MySQL SQL optimization

Source: Internet
Author: User
Tags rand

--mysql SQL optimization

-------------------2014/07/23

case of several order by
At first glance the problem seems a bit complicated, and we start with the simplest case.
Use this table to illustrate: (10w rows of data)

1. The simplest Order――order by index field

Judging from the results of explain (extra column), this statement is not sorted. Because field A is already in order. is to read the value of the PK sequentially, in the Order of index A (here is the hidden system column), and read from the data of the clustered index.

2. A little more complicated ――order by non-indexed fields

Here the extra column shows a using Filesort. The filesort here is not literally a "file sort", but rather a sort of server layer compared to one of the above. As for whether to use the file, it depends on whether the memory in the sorting process is sufficient or not enough to require a temporary file.

Not so far, let's think about it, how does theserver layer sort it ?

A simple idea is to read the table data into memory and then sort it. Read the memory of course you can think how to complete the whole. But this approach is very memory-intensive. You need to occupy the same size of memory as the table.

Another procedure, read only in field B and its corresponding primary key ID. You can imagine a struct that consists of these two fields, sorted by the value of B. Once the sorting is complete, the primary key ID is followed by the Order of field B, and the result is returned.

In fact, the second approach is the actual implementation process in this example. The structure that holds the field values for sorting we call Sort_keys.

As for the order by B,c, the effect is the same as order by B, which can be understood as a single field more than the structure above.

3. Field function sorting

With the above process, it is simple here, or in order to read all the field B, only the Sort_keys is the length of B.

4. Order by Rand ()

According to the natural idea, order by rand () can also be modeled as described above, for each row, the generated rand () value into the Sort_kyes.

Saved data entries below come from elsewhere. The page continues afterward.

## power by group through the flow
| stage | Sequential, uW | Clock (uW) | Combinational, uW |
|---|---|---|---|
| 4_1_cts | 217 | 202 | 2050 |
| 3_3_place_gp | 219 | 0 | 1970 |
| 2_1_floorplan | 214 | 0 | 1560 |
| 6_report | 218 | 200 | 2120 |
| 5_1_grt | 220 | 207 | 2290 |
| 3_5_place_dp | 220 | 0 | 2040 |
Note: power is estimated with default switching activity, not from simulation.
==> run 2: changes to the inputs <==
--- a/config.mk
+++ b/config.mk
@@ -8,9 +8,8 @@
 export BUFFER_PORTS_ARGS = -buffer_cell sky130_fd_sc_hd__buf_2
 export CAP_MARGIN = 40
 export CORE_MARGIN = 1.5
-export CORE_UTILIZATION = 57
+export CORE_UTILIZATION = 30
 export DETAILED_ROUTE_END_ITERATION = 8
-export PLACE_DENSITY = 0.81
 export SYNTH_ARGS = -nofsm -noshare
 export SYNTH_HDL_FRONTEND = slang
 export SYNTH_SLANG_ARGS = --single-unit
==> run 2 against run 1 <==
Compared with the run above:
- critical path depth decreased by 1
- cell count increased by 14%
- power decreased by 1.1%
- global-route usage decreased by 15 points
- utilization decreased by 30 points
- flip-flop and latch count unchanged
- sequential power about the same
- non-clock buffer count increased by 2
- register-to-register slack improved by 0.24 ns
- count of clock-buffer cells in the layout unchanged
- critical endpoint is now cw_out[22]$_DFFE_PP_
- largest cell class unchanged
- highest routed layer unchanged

But actually the effect is as follows:

There is a using temporary in the extra field, which means that a temporary table is used. So what is the operating flow of the using temporary?
A) Create a temporary table for the heap engine with the field named "" A B c D, and the first field to be anonymous;
b) Read the data in table TB into the temporary table in rows, and fill in the first field with a random real number (0,1);
c) Sort by the first field and return
d) Query Complete Delete temp table

Analysis of this process, because the data from the InnoDB table read into the temporary table, the InnoDB table has actually been read into memory, in this process, if the memory is not enough when the write file policy, there are two copies of the table in memory, as well as the process of copying data one by one from memory to the staging table.

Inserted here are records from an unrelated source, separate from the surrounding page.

### config.mk
export PLATFORM = sky130hd
export DESIGN_NAME = rom_sum_gate
export DESIGN_NICKNAME = d
export VERILOG_FILES = /design/src/rtl/rsg_pkg.sv /design/src/rtl/rsg_accum.sv /design/src/rtl/rsg_ctrl.sv /design/src/rtl/rsg_regs.sv /design/src/rtl/rsg_window.sv /design/src/rtl/rom_sum_gate.sv
export SDC_FILE = /design/constraint.sdc
export NUM_CORES = 1
export LEC_CHECK = 0
export ABC_AREA = 1
export CAP_MARGIN = 20
export CORE_MARGIN = 3
export CORE_UTILIZATION = 53
export CTS_BUF_LIST = sky130_fd_sc_hd__clkbuf_4 sky130_fd_sc_hd__clkbuf_8
export DETAILED_ROUTE_END_ITERATION = 8
export MAX_ROUTING_LAYER = met4
export PLACE_DENSITY_LB_ADDON = 0.05
export SETUP_SLACK_MARGIN = 0.02
export SYNTH_ARGS = -nofsm -noshare
export SYNTH_HDL_FRONTEND = slang
export SYNTH_SLANG_ARGS = --single-unit
### constraint.sdc
create_clock -name clk_i -period 4.6 [get_ports clk_i]
set_clock_uncertainty 0.05 [all_clocks]
set_input_delay 1.15 -clock clk_i [delete_from_list [all_inputs] [get_ports clk_i]]
set_output_delay 1.15 -clock clk_i [all_outputs]
set_load 0.02 [all_outputs]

--order by rank optimization

Basically it is solved by using query Max (ID) * RAND () to randomly fetch the data.

For example:

SELECT *
From ' table '
WHERE ID >= (SELECT floor (MAX (ID) * RAND ()) from ' table ')
ORDER by ID LIMIT 1;

You can optimize the judgment with min (id), because there is no judge of min (id), and the result is that some time is always queried for some rows before min in the table.

SELECT * from ' table '
WHERE ID >= (SELECT Floor (RAND () * ((select MAX (ID) from ' table ')-(select min (id) from ' table ') + (select min (id) FRO M ' table ')))
ORDER by ID LIMIT 1;

--Optimization drawbacks: If the data values are unevenly distributed, the resulting randomness is problematic . For example:

Data distribution 1-----3-------------------------------------------------2000000

So in this way, there should be a 90% chance of getting 2000000 of the rows.

Related Article

Contact Us

The content source of this page is from Internet, which doesn't represent Alibaba Cloud's opinion; products and services mentioned on that page don't have any relationship with Alibaba Cloud. If the content of the page makes you feel confusing, please write us an email, we will handle the problem within 5 days after receiving your email.

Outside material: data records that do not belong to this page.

<file path="config.mk">
export PLATFORM = sky130hd
export DESIGN_NAME = e3_serial_conv
export DESIGN_NICKNAME = d
export VERILOG_FILES = /design/src/rtl/e3_pkg.sv /design/src/rtl/e3_rst_sync.sv /design/src/rtl/e3_bit_adder.sv /design/src/rtl/e3_step_ctrl.sv /design/src/rtl/e3_state_reg.sv /design/src/rtl/e3_serial_conv.sv
export SDC_FILE = /design/constraint.sdc
export NUM_CORES = 1
export LEC_CHECK = 0
export BUFFER_PORTS_ARGS = -buffer_cell sky130_fd_sc_hd__buf_2
export CAP_MARGIN = 20
export CORE_AREA = 2 2 39 41
export DETAILED_ROUTE_END_ITERATION = 10
export DIE_AREA = 0 0 41 43
export GPL_TIMING_DRIVEN = 0
export PLACE_DENSITY = 0.33
export SETUP_SLACK_MARGIN = 0.02
export SLEW_MARGIN = 20
export SYNTH_ARGS = -nofsm -noshare
export SYNTH_HDL_FRONTEND = slang
export SYNTH_HIERARCHICAL = 1
export SYNTH_SLANG_ARGS = --single-unit
</file>
<file path="constraint.sdc">
create_clock -name clk -period 1.65 [get_ports clk]
set_clock_uncertainty 0.1 [all_clocks]
set_input_delay 0.2475 -clock clk [delete_from_list [all_inputs] [get_ports clk]]
set_output_delay 0.2475 -clock clk [all_outputs]
set_load 0.02 [all_outputs]
</file>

If you find any instances of plagiarism from the community, please send an email to: info-contact@alibabacloud.com and provide relevant evidence. A staff member will contact you within 5 working days.

A Free Trial That Lets You Build Big!

Start building with 50+ products and up to 12 months usage for Elastic Compute Service

  • Sales Support

    1 on 1 presale consultation

  • After-Sales Support

    24/7 Technical Support 6 Free Tickets per Quarter Faster Response

  • Alibaba Cloud offers highly flexible support services tailored to meet your exact needs.